Data section —
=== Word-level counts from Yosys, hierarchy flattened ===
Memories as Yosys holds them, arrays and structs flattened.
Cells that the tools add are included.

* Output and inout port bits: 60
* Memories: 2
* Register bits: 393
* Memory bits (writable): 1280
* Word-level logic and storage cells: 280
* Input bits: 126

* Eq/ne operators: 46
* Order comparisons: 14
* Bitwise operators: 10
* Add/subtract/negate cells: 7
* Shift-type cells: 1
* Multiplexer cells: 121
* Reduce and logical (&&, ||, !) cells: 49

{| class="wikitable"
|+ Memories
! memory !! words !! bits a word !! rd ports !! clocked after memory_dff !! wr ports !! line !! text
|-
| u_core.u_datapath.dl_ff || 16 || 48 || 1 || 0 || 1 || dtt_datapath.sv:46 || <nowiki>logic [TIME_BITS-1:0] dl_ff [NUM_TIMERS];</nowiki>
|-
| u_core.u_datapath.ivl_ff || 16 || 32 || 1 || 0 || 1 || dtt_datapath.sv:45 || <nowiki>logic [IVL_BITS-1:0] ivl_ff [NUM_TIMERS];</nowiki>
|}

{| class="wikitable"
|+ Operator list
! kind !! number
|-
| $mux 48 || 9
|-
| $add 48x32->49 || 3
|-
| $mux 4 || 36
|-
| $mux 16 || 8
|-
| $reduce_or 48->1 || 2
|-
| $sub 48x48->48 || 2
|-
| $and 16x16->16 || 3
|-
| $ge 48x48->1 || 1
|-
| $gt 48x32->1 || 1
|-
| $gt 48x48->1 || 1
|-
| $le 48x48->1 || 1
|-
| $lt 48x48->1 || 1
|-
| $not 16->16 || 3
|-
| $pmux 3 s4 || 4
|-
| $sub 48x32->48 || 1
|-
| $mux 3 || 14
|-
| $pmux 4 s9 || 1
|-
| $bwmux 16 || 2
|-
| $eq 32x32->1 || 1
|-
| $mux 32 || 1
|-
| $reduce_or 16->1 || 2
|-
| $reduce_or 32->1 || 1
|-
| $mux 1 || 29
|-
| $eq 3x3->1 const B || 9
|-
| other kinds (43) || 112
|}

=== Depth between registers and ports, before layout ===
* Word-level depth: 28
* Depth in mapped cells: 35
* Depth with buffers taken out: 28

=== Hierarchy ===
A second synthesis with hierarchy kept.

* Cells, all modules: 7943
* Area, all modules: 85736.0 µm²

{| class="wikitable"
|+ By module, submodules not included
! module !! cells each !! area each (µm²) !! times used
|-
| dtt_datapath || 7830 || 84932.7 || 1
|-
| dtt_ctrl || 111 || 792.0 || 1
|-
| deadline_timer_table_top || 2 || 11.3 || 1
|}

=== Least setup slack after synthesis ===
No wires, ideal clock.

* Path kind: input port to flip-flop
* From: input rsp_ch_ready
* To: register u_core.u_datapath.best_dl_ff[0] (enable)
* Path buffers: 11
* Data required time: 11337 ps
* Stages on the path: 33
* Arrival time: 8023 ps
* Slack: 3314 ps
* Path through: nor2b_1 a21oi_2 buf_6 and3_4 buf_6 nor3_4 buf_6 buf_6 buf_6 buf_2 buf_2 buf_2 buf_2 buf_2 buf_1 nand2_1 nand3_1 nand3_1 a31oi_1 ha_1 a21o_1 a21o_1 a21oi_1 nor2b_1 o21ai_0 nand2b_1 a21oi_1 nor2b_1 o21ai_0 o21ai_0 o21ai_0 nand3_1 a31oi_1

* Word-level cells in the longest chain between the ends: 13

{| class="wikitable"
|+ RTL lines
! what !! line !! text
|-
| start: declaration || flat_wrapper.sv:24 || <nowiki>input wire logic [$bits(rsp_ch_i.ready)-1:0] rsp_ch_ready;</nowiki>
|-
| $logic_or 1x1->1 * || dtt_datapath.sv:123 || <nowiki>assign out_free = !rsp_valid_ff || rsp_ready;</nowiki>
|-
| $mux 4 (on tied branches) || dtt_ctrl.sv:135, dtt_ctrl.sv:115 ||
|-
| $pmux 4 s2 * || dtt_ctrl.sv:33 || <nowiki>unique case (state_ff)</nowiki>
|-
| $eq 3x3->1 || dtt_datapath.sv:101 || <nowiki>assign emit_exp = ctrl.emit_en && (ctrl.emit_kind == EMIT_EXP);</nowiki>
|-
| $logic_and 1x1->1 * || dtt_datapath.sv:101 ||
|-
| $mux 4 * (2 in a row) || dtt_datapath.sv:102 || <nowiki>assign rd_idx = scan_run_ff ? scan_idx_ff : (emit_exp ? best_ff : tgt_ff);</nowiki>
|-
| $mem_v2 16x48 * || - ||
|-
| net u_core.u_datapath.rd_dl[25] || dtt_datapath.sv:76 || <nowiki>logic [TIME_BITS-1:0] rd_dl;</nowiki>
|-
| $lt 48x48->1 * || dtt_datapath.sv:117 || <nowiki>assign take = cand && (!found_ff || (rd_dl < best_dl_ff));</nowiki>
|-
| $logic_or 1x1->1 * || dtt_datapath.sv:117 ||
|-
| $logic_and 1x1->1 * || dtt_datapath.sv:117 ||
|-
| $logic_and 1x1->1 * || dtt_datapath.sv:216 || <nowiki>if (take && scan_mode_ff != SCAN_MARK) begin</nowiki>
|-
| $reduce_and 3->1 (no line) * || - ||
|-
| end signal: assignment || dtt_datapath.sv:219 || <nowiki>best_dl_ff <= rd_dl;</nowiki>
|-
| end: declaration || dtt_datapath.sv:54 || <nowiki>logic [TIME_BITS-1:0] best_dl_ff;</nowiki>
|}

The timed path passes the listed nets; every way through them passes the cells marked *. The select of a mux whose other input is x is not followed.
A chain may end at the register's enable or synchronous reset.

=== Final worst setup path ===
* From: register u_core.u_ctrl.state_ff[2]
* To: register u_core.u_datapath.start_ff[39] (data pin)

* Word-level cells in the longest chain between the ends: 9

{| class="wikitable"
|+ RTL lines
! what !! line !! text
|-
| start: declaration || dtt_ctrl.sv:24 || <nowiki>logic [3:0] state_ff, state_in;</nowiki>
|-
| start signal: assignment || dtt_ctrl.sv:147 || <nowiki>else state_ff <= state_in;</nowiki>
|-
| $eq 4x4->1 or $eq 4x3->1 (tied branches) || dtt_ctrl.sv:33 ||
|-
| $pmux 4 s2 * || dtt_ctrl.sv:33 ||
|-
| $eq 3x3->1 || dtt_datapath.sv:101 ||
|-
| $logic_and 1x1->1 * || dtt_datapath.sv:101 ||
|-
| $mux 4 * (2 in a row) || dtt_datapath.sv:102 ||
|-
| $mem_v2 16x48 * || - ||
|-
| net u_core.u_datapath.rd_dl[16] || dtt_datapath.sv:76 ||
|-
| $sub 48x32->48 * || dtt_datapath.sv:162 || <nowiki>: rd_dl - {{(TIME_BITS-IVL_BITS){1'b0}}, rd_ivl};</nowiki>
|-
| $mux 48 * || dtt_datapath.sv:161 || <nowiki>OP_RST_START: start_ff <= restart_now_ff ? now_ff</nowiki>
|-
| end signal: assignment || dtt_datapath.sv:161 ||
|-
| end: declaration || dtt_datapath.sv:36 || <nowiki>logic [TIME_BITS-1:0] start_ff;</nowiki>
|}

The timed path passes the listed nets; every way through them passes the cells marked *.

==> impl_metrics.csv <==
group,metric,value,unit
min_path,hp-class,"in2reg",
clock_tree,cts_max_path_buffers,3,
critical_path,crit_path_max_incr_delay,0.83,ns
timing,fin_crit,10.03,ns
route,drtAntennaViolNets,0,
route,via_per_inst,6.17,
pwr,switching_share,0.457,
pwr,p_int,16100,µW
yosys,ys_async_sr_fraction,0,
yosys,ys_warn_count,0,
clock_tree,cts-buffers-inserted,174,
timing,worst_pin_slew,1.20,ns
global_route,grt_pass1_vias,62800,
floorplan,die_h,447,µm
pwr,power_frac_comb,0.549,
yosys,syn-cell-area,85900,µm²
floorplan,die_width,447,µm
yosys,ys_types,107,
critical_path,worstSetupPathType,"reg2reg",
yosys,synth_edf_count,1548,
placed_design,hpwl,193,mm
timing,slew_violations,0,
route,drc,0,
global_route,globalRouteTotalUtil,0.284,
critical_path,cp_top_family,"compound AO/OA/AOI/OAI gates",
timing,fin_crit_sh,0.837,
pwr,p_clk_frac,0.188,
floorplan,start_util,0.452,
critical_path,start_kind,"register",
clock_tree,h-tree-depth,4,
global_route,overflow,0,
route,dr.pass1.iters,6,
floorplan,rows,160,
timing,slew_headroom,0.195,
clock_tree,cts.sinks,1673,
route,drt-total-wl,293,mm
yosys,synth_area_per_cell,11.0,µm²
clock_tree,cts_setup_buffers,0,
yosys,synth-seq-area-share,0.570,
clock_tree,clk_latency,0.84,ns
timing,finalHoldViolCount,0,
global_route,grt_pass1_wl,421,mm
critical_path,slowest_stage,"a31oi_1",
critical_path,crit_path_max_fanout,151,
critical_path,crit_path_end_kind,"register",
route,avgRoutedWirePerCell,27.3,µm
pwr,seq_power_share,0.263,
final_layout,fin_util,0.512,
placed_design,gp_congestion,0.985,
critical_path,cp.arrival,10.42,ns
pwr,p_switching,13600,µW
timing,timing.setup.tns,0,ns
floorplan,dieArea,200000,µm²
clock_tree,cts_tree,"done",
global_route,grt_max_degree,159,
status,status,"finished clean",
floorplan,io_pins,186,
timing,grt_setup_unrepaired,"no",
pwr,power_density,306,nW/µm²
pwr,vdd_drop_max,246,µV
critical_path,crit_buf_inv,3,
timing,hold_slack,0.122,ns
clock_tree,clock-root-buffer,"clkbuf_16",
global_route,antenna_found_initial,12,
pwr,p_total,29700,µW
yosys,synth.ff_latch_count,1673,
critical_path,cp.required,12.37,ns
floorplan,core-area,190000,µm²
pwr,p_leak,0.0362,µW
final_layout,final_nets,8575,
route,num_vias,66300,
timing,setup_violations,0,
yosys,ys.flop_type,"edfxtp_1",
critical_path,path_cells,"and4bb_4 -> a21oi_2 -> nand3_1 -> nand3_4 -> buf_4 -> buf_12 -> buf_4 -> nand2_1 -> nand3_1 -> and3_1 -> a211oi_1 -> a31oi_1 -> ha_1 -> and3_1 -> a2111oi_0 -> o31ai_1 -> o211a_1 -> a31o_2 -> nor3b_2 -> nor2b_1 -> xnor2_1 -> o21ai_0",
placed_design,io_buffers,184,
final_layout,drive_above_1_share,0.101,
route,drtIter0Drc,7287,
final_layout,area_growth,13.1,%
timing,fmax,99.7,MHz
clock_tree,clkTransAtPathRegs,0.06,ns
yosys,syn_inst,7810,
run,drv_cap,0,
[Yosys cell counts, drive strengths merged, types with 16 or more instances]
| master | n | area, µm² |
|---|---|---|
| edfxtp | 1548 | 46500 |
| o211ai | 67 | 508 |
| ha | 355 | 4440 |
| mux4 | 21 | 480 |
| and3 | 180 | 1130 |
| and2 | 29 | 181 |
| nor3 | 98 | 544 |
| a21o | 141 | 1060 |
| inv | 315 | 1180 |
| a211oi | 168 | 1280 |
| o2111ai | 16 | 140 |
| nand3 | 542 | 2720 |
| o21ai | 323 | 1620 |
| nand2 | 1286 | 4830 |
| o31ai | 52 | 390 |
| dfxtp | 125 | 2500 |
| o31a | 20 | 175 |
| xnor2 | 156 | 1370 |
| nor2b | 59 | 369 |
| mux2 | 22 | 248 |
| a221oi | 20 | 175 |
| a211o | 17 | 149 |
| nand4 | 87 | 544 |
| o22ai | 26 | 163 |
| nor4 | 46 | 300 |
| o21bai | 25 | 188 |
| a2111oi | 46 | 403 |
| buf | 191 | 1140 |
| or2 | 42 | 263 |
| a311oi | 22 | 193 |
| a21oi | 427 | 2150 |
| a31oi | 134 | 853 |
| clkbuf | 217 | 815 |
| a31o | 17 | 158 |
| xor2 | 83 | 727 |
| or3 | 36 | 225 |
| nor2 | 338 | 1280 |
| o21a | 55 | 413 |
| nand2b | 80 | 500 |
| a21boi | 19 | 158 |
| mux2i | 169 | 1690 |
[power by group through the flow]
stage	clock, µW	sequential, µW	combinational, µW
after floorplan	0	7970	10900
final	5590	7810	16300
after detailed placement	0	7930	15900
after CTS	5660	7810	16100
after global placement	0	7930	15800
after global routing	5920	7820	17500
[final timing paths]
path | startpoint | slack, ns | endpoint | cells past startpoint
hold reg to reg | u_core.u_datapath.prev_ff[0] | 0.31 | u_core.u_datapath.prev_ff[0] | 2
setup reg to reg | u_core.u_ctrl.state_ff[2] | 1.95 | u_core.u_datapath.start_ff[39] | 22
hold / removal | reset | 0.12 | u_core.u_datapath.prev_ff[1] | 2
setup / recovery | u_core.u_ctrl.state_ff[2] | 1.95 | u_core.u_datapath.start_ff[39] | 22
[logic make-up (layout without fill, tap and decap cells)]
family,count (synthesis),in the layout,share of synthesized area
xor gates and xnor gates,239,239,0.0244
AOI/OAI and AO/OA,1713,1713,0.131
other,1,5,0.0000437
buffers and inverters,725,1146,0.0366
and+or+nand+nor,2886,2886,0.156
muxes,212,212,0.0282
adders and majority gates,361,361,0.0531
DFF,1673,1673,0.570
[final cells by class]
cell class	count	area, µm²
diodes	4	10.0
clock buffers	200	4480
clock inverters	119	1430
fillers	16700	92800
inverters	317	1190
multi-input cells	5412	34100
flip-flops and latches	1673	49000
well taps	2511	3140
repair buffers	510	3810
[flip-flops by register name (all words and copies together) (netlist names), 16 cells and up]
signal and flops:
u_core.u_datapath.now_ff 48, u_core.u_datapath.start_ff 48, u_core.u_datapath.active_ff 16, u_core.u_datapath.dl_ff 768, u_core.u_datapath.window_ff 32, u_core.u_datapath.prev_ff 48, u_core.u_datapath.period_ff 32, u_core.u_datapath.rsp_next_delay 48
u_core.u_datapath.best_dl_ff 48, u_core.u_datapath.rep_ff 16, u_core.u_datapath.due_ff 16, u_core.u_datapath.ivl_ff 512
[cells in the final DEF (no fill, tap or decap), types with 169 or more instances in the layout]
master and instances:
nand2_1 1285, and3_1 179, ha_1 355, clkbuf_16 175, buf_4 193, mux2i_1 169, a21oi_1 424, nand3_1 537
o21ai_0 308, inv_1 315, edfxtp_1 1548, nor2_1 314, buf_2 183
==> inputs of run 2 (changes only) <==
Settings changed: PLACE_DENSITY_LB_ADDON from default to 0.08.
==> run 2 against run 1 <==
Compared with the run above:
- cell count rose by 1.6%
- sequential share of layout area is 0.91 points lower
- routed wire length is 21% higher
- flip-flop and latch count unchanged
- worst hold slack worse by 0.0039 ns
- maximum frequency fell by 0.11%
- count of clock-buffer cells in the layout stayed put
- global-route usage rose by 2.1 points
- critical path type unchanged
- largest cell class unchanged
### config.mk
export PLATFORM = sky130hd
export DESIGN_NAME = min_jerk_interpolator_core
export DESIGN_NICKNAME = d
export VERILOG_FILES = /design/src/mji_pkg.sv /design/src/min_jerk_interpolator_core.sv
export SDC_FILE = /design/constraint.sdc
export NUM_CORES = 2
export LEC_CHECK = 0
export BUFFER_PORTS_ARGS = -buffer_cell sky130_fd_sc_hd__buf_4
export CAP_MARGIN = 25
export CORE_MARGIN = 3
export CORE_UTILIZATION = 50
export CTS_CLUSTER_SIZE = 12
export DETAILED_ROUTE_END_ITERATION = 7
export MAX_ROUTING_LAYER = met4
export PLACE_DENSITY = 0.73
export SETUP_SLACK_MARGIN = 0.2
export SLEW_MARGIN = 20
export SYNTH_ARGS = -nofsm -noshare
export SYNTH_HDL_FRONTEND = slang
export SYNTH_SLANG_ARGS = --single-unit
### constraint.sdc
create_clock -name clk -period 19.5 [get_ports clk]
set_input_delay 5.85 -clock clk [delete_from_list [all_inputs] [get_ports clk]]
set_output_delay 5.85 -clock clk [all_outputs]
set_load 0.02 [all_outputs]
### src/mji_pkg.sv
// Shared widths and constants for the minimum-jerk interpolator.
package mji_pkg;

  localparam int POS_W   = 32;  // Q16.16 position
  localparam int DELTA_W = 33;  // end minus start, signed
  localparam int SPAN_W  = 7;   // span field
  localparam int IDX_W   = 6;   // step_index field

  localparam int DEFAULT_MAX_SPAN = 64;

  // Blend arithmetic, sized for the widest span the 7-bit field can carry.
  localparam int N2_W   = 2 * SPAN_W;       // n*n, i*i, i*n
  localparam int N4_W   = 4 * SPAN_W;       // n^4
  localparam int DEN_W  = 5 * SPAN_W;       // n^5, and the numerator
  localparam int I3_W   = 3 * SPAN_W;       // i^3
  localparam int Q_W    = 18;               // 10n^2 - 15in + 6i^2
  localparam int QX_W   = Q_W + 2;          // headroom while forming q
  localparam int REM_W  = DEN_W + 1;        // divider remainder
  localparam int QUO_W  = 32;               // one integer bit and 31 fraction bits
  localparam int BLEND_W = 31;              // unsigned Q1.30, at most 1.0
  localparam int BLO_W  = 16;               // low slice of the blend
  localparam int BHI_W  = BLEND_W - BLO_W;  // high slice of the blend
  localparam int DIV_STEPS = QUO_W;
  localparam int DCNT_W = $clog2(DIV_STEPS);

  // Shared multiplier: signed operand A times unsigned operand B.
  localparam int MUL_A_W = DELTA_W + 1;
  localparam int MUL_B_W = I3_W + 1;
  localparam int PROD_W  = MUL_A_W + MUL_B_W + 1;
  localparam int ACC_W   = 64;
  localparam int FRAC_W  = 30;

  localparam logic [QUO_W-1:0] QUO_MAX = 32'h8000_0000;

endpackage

Description of the task — The response consists of the lines above that contain "flip".

Answer —
* Path kind: input port to flip-flop
flip-flops and latches	1673	49000
[flip-flops by register name (all words and copies together) (netlist names), 16 cells and up]
- flip-flop and latch count unchanged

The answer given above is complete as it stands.